机构地区:[1]解放军总医院眼科,北京100853 [2]军事医学科学院基础医学研究所分子免疫室,北京100850

出  处:《细胞与分子免疫学杂志》2011年第7期721-724,共4页Chinese Journal of Cellular and Molecular Immunology

基  金:国家自然科学基金资助项目(30973245);中国博士后科学基金资助项目(20100471821)

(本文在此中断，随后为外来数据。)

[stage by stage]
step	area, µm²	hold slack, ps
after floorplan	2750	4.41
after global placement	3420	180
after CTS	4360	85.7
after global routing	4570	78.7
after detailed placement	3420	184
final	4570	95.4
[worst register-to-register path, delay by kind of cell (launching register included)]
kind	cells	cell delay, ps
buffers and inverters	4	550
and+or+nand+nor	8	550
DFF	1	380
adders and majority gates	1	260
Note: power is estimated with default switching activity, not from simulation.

摘  要:目的:构建小鼠Foxp3基因的慢病毒载体,体外感染树突状细胞DC2.4,制备Foxp3+DC细胞,为进一步研究其免疫调节作用奠定基础。方法:将小鼠Foxp3基因克隆到慢病毒pGC-FU载体,通过PCR和测序鉴定获得连接正确的克隆。将鉴定后的重组表达质粒pGC-FU-Foxp3与pHelper1.0质粒和pHelper2.0质粒共转染293T细胞,制备携带Foxp3基因的慢病毒Lentivirus-Foxp3。Lentivirus-Foxp3感染体外培养的DC细胞,流式细胞术(FCM)检测感染后的DC细胞Foxp3表达。结果:构建的慢病毒载体pGC-FU-Foxp3经PCR鉴定和测序正确,包装慢病毒Lentivirus-Foxp3滴度为2×108TU/mL。慢病毒Lentivirus-Foxp3感染DC2.4细胞后Foxp3表达明显增加。结论:成功构建了小鼠Foxp3基因的慢病毒表达载体,慢病毒Lentivirus-Foxp3能有效感染DC细胞。AIM:To construct a Foxp3 lentiviral vector and transfer it into DC2.4 cells,which provides Foxp3+DC cells for further study on its immune modulation.METHODS:We cloned mouse Foxp3 gene into lentiviral vector(pGC-FU) and acquired the plasmid pGC-FU-Foxp3.PCR and sequencing analysis were made for verifying the positive clones.The virus packaging plasmids(pGC-FU-Foxp3,pHelper1.0 and pHelper2.0) were contransfected into 293T cells,and the Lentivirus-Foxp3 was harvested from 293T cells.The Lentivirus-Foxp3 was used to infect DC2.4 cells in vitro and the expression of Foxp3 in infected DC2.4 cells was detected with flow cytometry(FCM).RESULTS:PCR and sequencing revealed that the pGC-FU-Foxp3 plasmid was correctly constructed.The Lentivirus-Foxp3 with a titer of 2×108 TU/mL was successfully packaged.Foxp3 expression in DC2.4 cells infected with the Lentivirus-Foxp3 was increased significantly compared with negative control lentivirus.CONCLUSION:The pGC-FU-Foxp3 plasmid has been successfully constructed and the Lentivirus-Foxp3 has been successfully packaged.Foxp3 can be enhanced in DC cells infected with the Lentivirus-Foxp3.

关 键 词:FOXP3 慢病毒 DC2.4 

分 类 号:R392.12[医药卫生—免疫学]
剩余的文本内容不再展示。